━━━━━ Records provided
--- config.mk ---
export PLATFORM = sky130hd
export DESIGN_NAME = csi2_delay_ctrl
export DESIGN_NICKNAME = d
export VERILOG_FILES = /design/src/rtl/csi2_delay_ctrl.sv
export SDC_FILE = /design/constraint.sdc
export NUM_CORES = 1
export LEC_CHECK = 0
export CORE_ASPECT_RATIO = 0.7
export CORE_UTILIZATION = 30
export DETAILED_ROUTE_END_ITERATION = 7
export PLACE_DENSITY = 0.55
export SLEW_MARGIN = 20
export SYNTH_ARGS = -nofsm -noshare
export SYNTH_HDL_FRONTEND = slang
export SYNTH_SLANG_ARGS = --single-unit
--- constraint.sdc ---
create_clock -name clk_i -period 5.33 [get_ports clk_i]
set_clock_uncertainty 0.15 [all_clocks]
set_input_delay 1.066 -clock clk_i [delete_from_list [all_inputs] [get_ports clk_i]]
set_output_delay 1.066 -clock clk_i [all_outputs]
set_load 0.05 [all_outputs]
--- src/rtl/csi2_delay_ctrl.sv ---
// csi2_delay_ctrl: sequences reprogramming of the CSI-2 RX per-lane input delay taps.
// On an activate strobe it snapshots the lane taps, gates the PHY off, loads each
// delay line in turn, waits for settling, then restores the PHY enable.
// Optional feature macro: CSI2_DELAY_CLEAR_STAT_EN (clear_stat_o pulses with done_o).
module csi2_delay_ctrl #(
    parameter int unsigned LANES         = 2,
    parameter int unsigned DELAY_W       = 5,
    parameter int unsigned DRAIN_CYCLES  = 8,
    parameter int unsigned SETTLE_CYCLES = 16
) (
    input  logic                       clk_i,
    input  logic                       rst_n_i,
    input  logic                       phy_enable_i,
    input  logic [LANES*DELAY_W-1:0]   lane_delay_i,
    input  logic                       delay_act_i,
    input  logic                       idelay_rdy_i,
    output logic [LANES*DELAY_W-1:0]   idelay_value_o,
    output logic [LANES-1:0]           idelay_load_o,
    output logic                       phy_en_o,
    output logic                       busy_o,
    output logic                       done_o,
    output logic                       clear_stat_o
);

    localparam int unsigned CntMax = (DRAIN_CYCLES > SETTLE_CYCLES) ? DRAIN_CYCLES
                                                                    : SETTLE_CYCLES;
    localparam int unsigned CntW   = $clog2(CntMax + 1);
    localparam int unsigned LaneW  = (LANES > 1) ? $clog2(LANES) : 1;

    typedef enum logic [2:0] {
        StIdle,
        StDrain,
        StSetup,
        StLoad,
        StSettle,
        StDone
    } state_e;

    state_e                      state_q, state_d;
    logic [CntW-1:0]             cnt_q, cnt_d;
    logic [LaneW-1:0]            lane_q, lane_d;
    logic [LANES*DELAY_W-1:0]    snap_q, snap_d;
    logic [LANES*DELAY_W-1:0]    value_q, value_d;
    logic                        pend_q, pend_d;
    logic                        phy_en_q;

    // State, snapshot, tap values and the 1-cycle-lagged PHY enable used while idle.
    always_ff @(posedge clk_i or negedge rst_n_i) begin
        if (!rst_n_i) begin
            state_q  <= StIdle;
            cnt_q    <= '0;
            lane_q   <= '0;
            snap_q   <= '0;
            value_q  <= '0;
            pend_q   <= 1'b0;
            phy_en_q <= 1'b0;
        end else begin
            state_q  <= state_d;
            cnt_q    <= cnt_d;
            lane_q   <= lane_d;
            snap_q   <= snap_d;
            value_q  <= value_d;
            pend_q   <= pend_d;
            phy_en_q <= phy_enable_i;
        end
    end

    // Next-state and output decode for the reprogramming sequence.
    always_comb begin
        state_d       = state_q;
        cnt_d         = cnt_q;
        lane_d        = lane_q;
        snap_d        = snap_q;
        value_d       = value_q;
        pend_d        = pend_q;
        idelay_load_o = '0;
        phy_en_o      = 1'b0;
        busy_o        = 1'b0;
        done_o        = 1'b0;

        // Any strobe outside IDLE (including DONE) collapses into one pending request.
        if (delay_act_i && (state_q != StIdle)) begin
            pend_d = 1'b1;
        end

        unique case (state_q)
            StIdle: begin
                phy_en_o = phy_en_q;
                if ((delay_act_i || pend_q) && idelay_rdy_i) begin
                    state_d = StDrain;
                    snap_d  = lane_delay_i;
                    pend_d  = 1'b0;
                    cnt_d   = CntW'(DRAIN_CYCLES - 1);
                end else if (delay_act_i) begin
                    pend_d = 1'b1;
                end
            end
            StDrain: begin
                busy_o = 1'b1;
                if (cnt_q == '0) begin
                    state_d = StSetup;
                    lane_d  = '0;
                end else begin
                    cnt_d = cnt_q - 1'b1;
                end
            end
            StSetup: begin
                busy_o = 1'b1;
                value_d[lane_q*DELAY_W +: DELAY_W] = snap_q[lane_q*DELAY_W +: DELAY_W];
                state_d = StLoad;
            end
            StLoad: begin
                busy_o                = 1'b1;
                idelay_load_o[lane_q] = 1'b1;
                if (lane_q == LaneW'(LANES - 1)) begin
                    state_d = StSettle;
                    cnt_d   = CntW'(SETTLE_CYCLES - 1);
                end else begin
                    lane_d  = lane_q + 1'b1;
                    state_d = StSetup;
                end
            end
            StSettle: begin
                busy_o = 1'b1;
                if (cnt_q == '0) begin
                    state_d = StDone;
                end else begin
                    cnt_d = cnt_q - 1'b1;
                end
            end
            StDone: begin
                done_o   = 1'b1;
                phy_en_o = phy_enable_i;
                state_d  = StIdle;
            end
            default: begin
                state_d = StIdle;
            end
        endcase
    end

    assign idelay_value_o = value_q;

`ifdef CSI2_DELAY_CLEAR_STAT_EN
    // Restart error/line/pixel statistics under the new taps.
    assign clear_stat_o = done_o;
`else
    assign clear_stat_o = 1'b0;
`endif

endmodule

==> results of run 1 <==
per-layer routing:
metal / wire length, um / track usage
met1: 1420 / 0.172
met2: 1390 / 0.211
met3: 154 / 0.0476
met4: 40 / 0.0571
met5: 0 / 0
state kept, by name, summed over array words and instances, names as in the netlist:
name / count
cnt_q: 5
phy_en_q: 1
pend_q: 1
idelay_value_o: 10
snap_q: 10
lane_q: 1
state_q: 3
final cells by class:
type	count	area, um2
multi-input cells	83	653
repair buffers	31	305
clock buffers	7	76.3
inverters	4	15.0
fillers	459	2620
flip-flops and latches	31	776
clock inverters	1	5.00
well taps	66	82.6
cells in the mapped netlist (2+ instances only):
cell type	number
o21ai_0	7
inv_1	4
nor2_1	11
a21o_1	2
a21oi_1	3
mux2_2	19
a211o_1	2
nand2b_1	2
ha_1	2
o21a_1	2
dfrtp_1	31
a22oi_1	2
buf_2	4
nand2_1	7
placed cells by master (no fill, tap or decap), types with 3 or more instances in the layout:
cell / Yosys / routed
o21ai_0: 7 / 7
nor2_1: 11 / 11
mux2_2: 19 / 19
clkbuf_8: 0 / 5
inv_1: 4 / 4
dfrtp_1: 31 / 31
a21oi_1: 3 / 3
clkdlybuf4s50_1: 0 / 29
nand2_1: 7 / 7
through the flow:
step | cell area (um2) | hold WS [ns] | util
global placement | 1830 | 0.313 | 0.404
finish | 1910 | 0.340 | 0.422
detailed placement | 1830 | 0.338 | 0.404
floorplan | 1470 | 0.302 | -
global route | 1910 | 0.365 | 0.422
CTS | 1910 | 0.353 | 0.422
worst paths after layout:
kind / end / depth (start not counted) / start / slack, ns
setup / recovery: phy_en_o / 4 / phy_enable_i / 1.55
hold / removal: snap_q[1] / 1 / snap_q[1] / 0.34
setup reg to reg: cnt_q[1] / 6 / cnt_q[0] / 3.26
hold reg to reg: snap_q[1] / 1 / snap_q[1] / 0.34
max in group asynchronous: idelay_value_o[0] / 2 / rst_n_i / 3.72
min in group asynchronous: snap_q[8] / 2 / rst_n_i / 1.02
power groups by stage:
stage	clock, mW	sequential, mW	combinational (mW)
6_report	0.173	0.403	0.403
5_1_grt	0.190	0.417	0.438
4_1_cts	0.180	0.402	0.406
3_5_place_dp	0	0.406	0.405
3_3_place_gp	0	0.398	0.397
2_1_floorplan	0	0.424	0.265
logic make-up (layout without fill, tap and decap cells):
family	after synthesis	count (layout)
flip-flops	31	31
other	1	1
AO/OA/AOI/OAI	25	25
AND/OR/NAND/NOR	33	33
multiplexers	21	21
XOR/XNOR	1	1
adder cells (fa/ha/maj)	2	2
buffers and inverters	9	43
worst max-delay path, delay by kind of cell:
kind            cells  cell delay (ns)
compound gates      1             0.13
buf+inv             2             1.31
simple gates        1             0.05
==> metrics.yaml, run 1 <==
crit_arrival_ns: 2.56
ys_ff_latch: 31
worstMarginPinSlew_ns: 0.506
die_h_um: 60.6
seq_power_share: 0.412
cts_setup_buffers: 0
clkPwrFrac: 0.177
synthSimpleGateAreaFrac: 0.142
netlist_area_mm2: 0.00147
fmax_mhz: 265
synth_cells: 123
cp_slowest_cell: "clkdlybuf4s50_1"
tns_ns: 0
slew_headroom: 0.663
gp_congestion: 0.754
groute.usage.overall: 0.134
grt_pass1_vias: 1070
synth_edf_count: 0
clk-insertion-delay-late_ns: 0.28
nNetsFinal: 173
drc: 0
overflow: 0
yosys.area_share.adder: 0.0170
drive_gt1_frac: 0.217
crit_chain: "clkdlybuf4s50_1, nand2_1, a21oi_1, clkdlybuf4s50_1"
io_buffers: 29
clkTransAtPathRegs_ns: 0.06
synth_cell_types: 39
ctsResizeCount: 0
hold_buffers: 0
post_synth.cell_area_avg_um2: 12.0
numClockSinks: 31
first_pass_iters: 4
syn_nets: 140
cp_max_fo: 2
async_flop_share: 1.00
swShare: 0.391
path_class: "in2out"
antenna_found_initial: 0
h-tree-depth: 2
detail-route-antenna-nets: 0
finalCriticalPeriod_ns: 3.78
power.switching_mw: 0.382
diodes: 0
fin_cells: 223
crit_required_ns: 4.11
finalCritPeriodShare: 0.709
vias: 1042
yosys-mux-area-fraction: 0.163
finalWorstSetupSlack_ns: 1.55
rsz0062_at_grt: "false"
area_growth_pct: 30.0
die_w_um: 85.7
status: "finished clean"
row_count: 20
grt_max_degree: 32
drv_cap: 0
fp.coreArea_mm2: 0.00453
ir_worst_vdd_v: 0.000244
synth_area_leaders: "dfrtp_1, mux2_2, nor2_1, o21ai_0, nand2_1"
max_stage_delay_ns: 0.83
total_power_mw: 0.978
synth_top_family_by_area: "multiplexers"
numCtsBuffers: 5
final_max_slew_viol_count: 0
synth_ff_type: "dfrtp_1"
hold_class: "reg2reg"
p_comb_frac: 0.412
grt_pass1_wl_mm: 5.18
seq_area_frac_synth: 0.527
wl_per_cell_um: 13.4
synth_area_leader_cell: "dfrtp_1"
p_int_mw: 0.596
dp.cells: 215
power.leakage_nw: 0.801
start_kind: "input pin"
synthXorXnorAreaFrac: 0.00595
start_util: 0.325
finalSetupViolCount: 0
cp-end-kind: "primary output"
cp_common_cell: "clkdlybuf4s50_1"
dp_slack_ns: 1.55
cts_tree: "done"
ios: 31
yosysTopAreaCellShare: 0.527
dpl.hpwl_mm: 2.22
clockBufferDepth: 2
routed_wl_mm: 3.00
vias_per_cell: 4.67
cts_root_buffer: "clkbuf_8"
final_hold_viol_count: 0
p_per_area_mw_per_mm2: 511
drt_iter0_drc: 46
synth-compound-area-share: 0.113
ys_warn_count: 0
die_area_mm2: 0.00519
(Power assumes the default switching activity.)
==> inputs of run 2 (changes only) <==
- PLACE_DENSITY: 0.55 -> 0.57
- clock period: 5.33 -> 3.13 ns (I/O delays scaled with it)
==> run 2 against run 1 <==
Global-route usage down 0.14 points. Core utilization up 0.36 points. Cell count unchanged. Sequential power up 69%. Critical endpoint is now idelay_load_o[0].
==> metrics.yaml, run 2 (synthesis gave the netlist of run 1 again) <==
final_max_slew_viol_count: 0  # unchanged
final_hold_viol_count: 0  # unchanged
hold_buffers: 0  # unchanged
drc: 0  # unchanged
grt_pass1_wl_mm: 5.06  # was 5.18 mm
detail-route-antenna-nets: 0  # unchanged
routed_wl_mm: 2.98  # was 3.00 mm
cp_max_fo: 13  # was 2
vias_per_cell: 4.66  # was 4.67
power.leakage_nw: 0.812  # was 0.801 nW
p_per_area_mw_per_mm2: 885  # was 511 mW/mm2
min_path_cells: 1  # unchanged
grt_use_met2: 0.193  # was 0.211
grt_max_degree: 32  # unchanged
nNetsFinal: 173  # unchanged
ff_latch_area_um2: 776  # unchanged
area_growth_pct: 31.1  # was 30.0%
cts_setup_buffers: 0  # unchanged
cp-end-kind: "primary output"  # unchanged
diodes: 0  # unchanged
path_class: "reg2out"  # was in2out
first_pass_iters: 4  # unchanged
start_util: 0.325  # unchanged
fp.coreArea_mm2: 0.00453  # unchanged
die_w_um: 85.7  # unchanged
grt-busiest-layer: "met2"  # unchanged
fill_cells: 419  # was 459
finalCriticalPeriod_ns: 2.96
gr-usage-met1: 0.183  # was 0.172
antenna_found_initial: 0  # unchanged
cts_tree: "done"  # unchanged
die_h_um: 60.6  # unchanged
ir_worst_vdd_v: 0.000405  # was 0.000244 V
r2r_cells: 6  # unchanged
drv_cap: 0  # unchanged
clk-insertion-delay-late_ns: 0.28  # about the same
crit_required_ns: 2.35  # was 4.11 ns
layout_common_cells: "dfrtp_1, clkdlybuf4s50_1, mux2_2"  # unchanged
drt_iter0_drc: 82  # was 46
status: "finished clean"  # unchanged
numCtsBuffers: 5  # unchanged
crit_arrival_ns: 2.19  # was 2.56 ns
tns_ns: 0  # unchanged
finalCritPeriodShare: 0.947
gp_congestion: 0.824  # was 0.754
worstMarginPinSlew_ns: 0.512  # was 0.506 ns
grtUsageMet3: 0.0449  # was 0.0476
layout_commonest_cell: "dfrtp_1"  # unchanged
die_area_mm2: 0.00519  # unchanged
hold_class: "reg2reg"  # unchanged
row_count: 20  # unchanged
wl_per_cell_um: 13.4  # about the same
h-tree-depth: 2  # unchanged
clockBufferDepth: 2  # unchanged
finalSetupViolCount: 0  # unchanged
drive_gt1_frac: 0.229  # was 0.217
io_buffers: 29  # unchanged
slew_headroom: 0.658  # was 0.663
clkTransAtPathRegs_ns: 0.06  # about the same
rsz0062_at_grt: "false"  # unchanged
start_kind: "flop"  # was input pin
total_power_mw: 1.71  # was 0.978 mW
cts_root_buffer: "clkbuf_8"  # unchanged
vias: 1040  # was 1042
ctsResizeCount: 0  # unchanged
numClockSinks: 31  # unchanged
dpl.hpwl_mm: 2.21  # was 2.22 mm
overflow: 0  # unchanged
grt_pass1_vias: 1040  # was 1070
groute.usage.overall: 0.133  # was 0.134
fmax_mhz: 337
multi_input_area_um2: 653  # unchanged
ios: 31  # unchanged
## run 2: cell types whose count changed in the layout (fill, tap and decap cells not counted)
cell / before / now
buf_4: 2 / 3
clkbuf_1: 2 / 1
clkbuf_8: 5 / 7
clkdlybuf4s50_1: 29 / 28
clkinv_2: 1 / 0
## run 2: final timing paths
| check | endpoint | slack [ns] | startpoint |
|---|---|---|---|
| worst max-delay path | idelay_load_o[0] | 0.17 | state_q[0] |
| worst min-delay path | snap_q[1] | 0.33 | snap_q[1] |
| worst max register to register | cnt_q[1] | 1.06 | cnt_q[0] |
| worst min register to register | snap_q[1] | 0.33 | snap_q[1] |
| max in group asynchronous | snap_q[3] | 1.95 | rst_n_i |
| min in group asynchronous | snap_q[6] | 0.59 | rst_n_i |
## run 2: power breakdown
group / total [mW] / internal [mW] / leakage, nW / switching, mW
registers: 0.682 / 0.545 / 0.381 / 0.137
clock network: 0.338 / 0.200 / 0.0515 / 0.137
logic: 0.689 / 0.313 / 0.379 / 0.376
## run 2: per-layer routing
layer / wire (um) / share of wire
met1: 1520 / 0.51
met2: 1300 / 0.44
met3: 147 / 0.049
met4: 17 / 0.0057
met5: 0 / 0
## run 2: cell type report
type | count | area share
sequential | 31 | 0.402
multi-input combinational | 83 | 0.339
timing repair buffer | 31 | 0.157
clock buffer | 8 | 0.0519
tap | 66 | 0.0428
inverter | 4 | 0.00778
## run 2: critical path, stage by stage, from the launching register on
cell	delay (ns)
dfrtp_1	0.59
nor2b_1	0.28
nand2_1	0.10
nor2_1	0.12
clkdlybuf4s50_1	0.81
## run 2: through the flow
stage | utilization | instance area (um2) | hold slack (ns) | setup WS [ns] | instances
detailed placement | 0.404 | 1830 | 0.325 | 0.459 | 215
floorplan | - | 1470 | 0.180 | 0.791 | 123
CTS | 0.426 | 1930 | 0.340 | 0.150 | 223
global placement | 0.404 | 1830 | 0.311 | 0.528 | 215
finish | 0.426 | 1930 | 0.332 | 0.166 | 223
global route | 0.426 | 1930 | 0.350 | 0.0574 | 223
==> inputs of run 3 (changes only) <==
- DONT_BUFFER_PORTS: not set -> 1
- PLACE_DENSITY: 0.57 -> 0.48
==> run 3 against run 2 <==
Die area unchanged. Combinational power down 26%. Critical path depth unchanged. Largest power group is now sequential cells. Highest routed layer unchanged.
==> metrics.yaml, run 3 (synthesis gave the netlist of run 1 again) <==
cp_slowest_cell: "dfrtp_1"  # was clkdlybuf4s50_1
total_power_mw: 1.71  # about the same
ir_worst_vdd_v: 0.000347  # was 0.000405 V
fmax_mhz: 419  # was 337 MHz
groute.usage.overall: 0.135  # was 0.133
die_w_um: 85.7  # unchanged
gp_congestion: 0.750  # was 0.824
grt_pass1_wl_mm: 5.07  # was 5.06 mm
finalWorstSetupSlack_ns: 0.744  # was 0.166 ns
clkTransAtPathRegs_ns: 0.07  # was 0.06 ns
detail-route-antenna-nets: 0  # unchanged
grt_max_degree: 32  # unchanged
wl_per_cell_um: 14.9  # was 13.4 um
start_util: 0.325  # unchanged
stdcell_area_mm2: 0.00170  # was 0.00193 mm2
area_growth_pct: 15.6  # was 31.1%
crit-reg2reg-capture: "snap_q[4]"  # was cnt_q[1]
rsz0062_at_grt: "false"  # unchanged
drt_iter0_drc: 20  # was 82
dp.cells: 189  # was 215
final_max_slew_viol_count: 0  # unchanged
drive_gt1_frac: 0.303  # was 0.229
layout_commonest_cell: "dfrtp_1"  # unchanged
crit_chain: "nor2b_1, nand2_1, nor2_1, buf_4"  # was nor2b_1, nand2_1, nor2_1, clkdlybuf4s50_1
die_area_mm2: 0.00519  # unchanged
fill_cells: 454  # was 419
fin_cells: 198  # was 223
finalCritPeriodShare: 0.762  # was 0.947
cp_max_fo: 13  # unchanged
clockBufferDepth: 2  # unchanged
routed_wl_mm: 2.94  # was 2.98 mm
dp_slack_ns: 0.820  # was 0.459 ns
hold_class: "in2async"  # was reg2reg
crit_arrival_ns: 1.61  # was 2.19 ns
overflow: 0  # unchanged
r2r_cells: 3  # was 6
nNetsFinal: 148  # was 173
finalSetupViolCount: 0  # unchanged
hold_slack_ns: 0.00597  # was 0.332 ns
layout_common_cells: "dfrtp_1, mux2_2, nor2_1"  # was dfrtp_1, clkdlybuf4s50_1, mux2_2
cts_tree: "done"  # unchanged
power.leakage_nw: 0.737  # was 0.812 nW
numClockSinks: 31  # unchanged
finalCriticalPeriod_ns: 2.39  # was 2.96 ns
reg2reg_setup_slack_ns: 0.92  # was 1.06 ns
clk-insertion-delay-late_ns: 0.29  # was 0.28 ns
antenna_found_initial: 0  # unchanged
diodes: 0  # unchanged
first_pass_iters: 4  # unchanged
startpoint: "state_q[0]"  # unchanged
cts_root_buffer: "clkbuf_8"  # unchanged
ctsResizeCount: 0  # unchanged
tns_ns: 0  # unchanged
status: "finished clean"  # unchanged
row_count: 20  # unchanged
p_per_area_mw_per_mm2: 1000  # was 885 mW/mm2
vias: 953  # was 1040
die_h_um: 60.6  # unchanged
final_hold_viol_count: 0  # unchanged
r2r_start: "state_q[0]"  # was cnt_q[0]
vias_per_cell: 4.81  # was 4.66
numCtsBuffers: 5  # unchanged
dpl.hpwl_mm: 2.13  # was 2.21 mm
drc: 0  # unchanged
max_stage_delay_ns: 0.63  # was 0.81 ns
io_buffers: 0  # was 29
fp.coreArea_mm2: 0.00453  # unchanged
slew_headroom: 0.475  # was 0.658
start_kind: "flop"  # unchanged
grt_pass1_vias: 1021  # was 1040
final_util: 0.376  # was 0.426
worstMarginPinSlew_ns: 0.781  # was 0.512 ns
ios: 31  # unchanged
crit_required_ns: 2.35  # about the same
cp-end-kind: "primary output"  # unchanged
path_class: "reg2out"  # unchanged
h-tree-depth: 2  # unchanged
drv_cap: 0  # unchanged
dpl_cell_area_mm2: 0.00156  # was 0.00183 mm2
## run 3: changes by cell type in the layout (fill, tap and decap cells not counted)
cell,before,now
clkdlybuf4s50_1,28,0
buf_4,3,5
buf_12,0,1
bufinv_16,0,1
clkbuf_1,1,0
clkbuf_8,7,6
clkinv_2,0,1
## run 3: worst max-delay path, delay by kind of cell (launching register included)
family / cells / cell delay, ns
and+or+nand+nor: 3 / 0.48
DFF: 1 / 0.63
buffers and inverters: 1 / 0.21
## run 3: power breakdown
group | switching [mW] | internal, mW | leakage (nW) | total (mW)
registers | 0.239 | 0.543 | 0.381 | 0.782
clock network | 0.153 | 0.257 | 0.0612 | 0.411
logic | 0.263 | 0.250 | 0.294 | 0.513
## run 3: timing repair
action                                 CTS  global route
endpoints found under the hold margin   31             0
hold buffers                             1             0
setup buffers                            0             0
## run 3: cell type report
class | instances | area [um2] | share of cell area
clock inverter | 2 | 35.0 | 0.0206
multi-input combinational | 83 | 653 | 0.384
timing repair buffer | 6 | 57.6 | 0.0338
sequential | 31 | 776 | 0.456
tap | 66 | 82.6 | 0.0485
inverter | 4 | 15.0 | 0.00882
clock buffer | 6 | 82.6 | 0.0485
## run 3: metal layers
layer / track usage / wire length (um) / vias up
met2: 0.193 / 1210 / 28
li1: - / - / 457
met1: 0.179 / 1460 / 464
met5: 0 / 0 / -
met4: 0.0643 / 48 / 0
met3: 0.0585 / 223 / 4
## run 3: worst max path at each step
stage	to	slack, ns	cells after the start
finish	idelay_load_o[0]	0.74	4
global route	idelay_load_o[0]	0.54	4
CTS	idelay_load_o[0]	0.74	4
detailed placement	snap_q[6]	0.82	4
global placement	snap_q[6]	0.90	4
floorplan	phy_en_o	0.79	4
━━━━━━━━━━
**Work instructions:** Give the number of lines in the records above that contain "localparam", with no other words.

**Task answer:** 3